Ingest, store, send one email
- Multi-tenant data model (clients, lists, profiles)
- Webhook Ingestion API + dedupe + consent capture
- Global suppression registry + one-click unsubscribe
- Single-ESP send of the welcome email
- Per-client subdomain provisioning + DKIM/SPF/DMARC
- Automated warm-up enrollment for new subdomains
Automated cadence & segmentation
- Welcome flow + 24h reminder logic
- Scheduler for daily AM/PM sends
- Multi-ESP routing by send type
- Opener segments + basic Open-Rate Governor (per list)
- Engagement event pipeline + deliverability dashboard
Newsletter, ads & content
- Newsletter Builder (4-block layout)
- Offer catalog + EPC-weighted ad rotation (40 offers)

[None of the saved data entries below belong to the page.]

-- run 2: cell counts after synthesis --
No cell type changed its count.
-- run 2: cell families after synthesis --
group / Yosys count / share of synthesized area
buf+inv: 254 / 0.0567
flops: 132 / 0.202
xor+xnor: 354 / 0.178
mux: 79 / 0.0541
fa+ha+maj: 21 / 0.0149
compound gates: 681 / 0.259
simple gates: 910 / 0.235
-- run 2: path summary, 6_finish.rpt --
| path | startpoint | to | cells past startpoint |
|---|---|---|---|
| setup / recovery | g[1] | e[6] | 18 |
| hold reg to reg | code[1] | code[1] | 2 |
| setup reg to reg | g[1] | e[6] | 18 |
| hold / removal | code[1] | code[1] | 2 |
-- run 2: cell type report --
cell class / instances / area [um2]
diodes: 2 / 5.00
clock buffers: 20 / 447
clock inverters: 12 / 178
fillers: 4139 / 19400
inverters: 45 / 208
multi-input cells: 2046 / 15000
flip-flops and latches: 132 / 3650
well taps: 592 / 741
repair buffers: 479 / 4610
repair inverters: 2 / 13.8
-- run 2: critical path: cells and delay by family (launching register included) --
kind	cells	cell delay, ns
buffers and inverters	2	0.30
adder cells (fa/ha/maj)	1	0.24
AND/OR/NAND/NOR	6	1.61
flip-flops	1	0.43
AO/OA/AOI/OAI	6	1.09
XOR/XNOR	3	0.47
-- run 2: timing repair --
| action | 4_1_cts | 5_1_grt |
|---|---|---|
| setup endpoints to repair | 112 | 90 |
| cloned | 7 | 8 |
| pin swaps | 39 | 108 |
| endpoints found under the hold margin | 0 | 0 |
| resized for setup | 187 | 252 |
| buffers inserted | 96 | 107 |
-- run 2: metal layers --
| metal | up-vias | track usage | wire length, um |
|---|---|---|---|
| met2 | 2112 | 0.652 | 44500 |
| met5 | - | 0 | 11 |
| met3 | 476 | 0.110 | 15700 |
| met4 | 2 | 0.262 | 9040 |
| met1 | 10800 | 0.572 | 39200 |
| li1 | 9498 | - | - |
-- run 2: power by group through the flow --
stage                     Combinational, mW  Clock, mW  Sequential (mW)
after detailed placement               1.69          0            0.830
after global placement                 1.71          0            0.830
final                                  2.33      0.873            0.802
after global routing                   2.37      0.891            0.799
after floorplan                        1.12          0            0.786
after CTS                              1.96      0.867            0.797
What follows belongs to an exercise in optimizing a design on an open flow for small area; a production flow would make more cautious choices.
The RTL was checked by simulation tests, not by an equivalence proof against the original design.
No activity file was given, so power comes from the tool's default toggle rates.

==> flow/design.v (excerpt) <==
module axi_rd_tracker (
    input  wire        clk,
    input  wire        rst_n,
    input  wire        arvalid,
    output reg         arready,
    input  wire [7:0]  arid,
    input  wire [31:0] araddr,
    input  wire [3:0]  arlen,
    output wire        rvalid,
    input  wire        rready,
    output wire [7:0]  rid,
    output wire [31:0] rdata,
    output wire        rlast,
    output reg         be_req_valid,
    output wire [31:0] be_req_addr,
    output reg  [3:0]  be_req_len,
    input  wire        cpl_valid,
    input  wire [31:0] cpl_addr,
    input  wire [31:0] cpl_data,
    output wire [4:0]  inflight,
    output reg         fault
);
For scale: about 200 I/O pins, roughly 0.11 sq mm of cells after synthesis.
export LEC_CHECK = 0
export CAP_MARGIN = 20
export CORE_MARGIN = 2
export CORE_UTILIZATION = 55
export PLACE_DENSITY = 0.68
export SLEW_MARGIN = 20
create_clock -name core_clock -period 12.0 [get_ports {clk}]
standard.sh (not shown) runs the stock make flow with config.mk's settings and CLKGATE_MAP_FILE= SYNTH_SCRIPT=/design/flow/synth_recipe.tcl, a recipe that flattens the netlist after the stock synthesis.
==> flow/flow/run.sh <==
#!/bin/bash
set -euo pipefail
export BUFFER_PORTS_ARGS="-buffer_cell sky130_fd_sc_hd__buf_1"
export CTS_ARGS="-sink_clustering_enable -repair_clock_nets -sink_clustering_size 15 -sink_clustering_max_diameter 80 -distance_between_buffers 1000 -buf_list sky130_fd_sc_hd__clkbuf_8 -dont_use_dummy_load"
bash standard.sh > make.log 2>&1
Change:
- CORE_UTILIZATION: 55 -> 50
- PLACE_DENSITY: 0.68 -> 0.65
Final cell count rises by 2.0%; setup slack loses 0.21 ns; clock power barely changes.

- YouTube content pipeline → blog with ads
- Click/conversion tracking (postbacks) + EPC feedback
Smarter, multi-client
- Per-ISP segmentation in the Governor
- Bandit-based ad selection
- Client admin console + self-serve onboarding
- ClickHouse analytics + placement monitoring
- IP pool management & automated warm-up graduation
Realistic timeline & the true bottleneck
Feasibility is high — this is mostly integration work and standard patterns, with no exotic ML. Rough build estimates: an end-to-end MVP in ~8–12 days of focused build, and a full production build in ~3–4 weeks.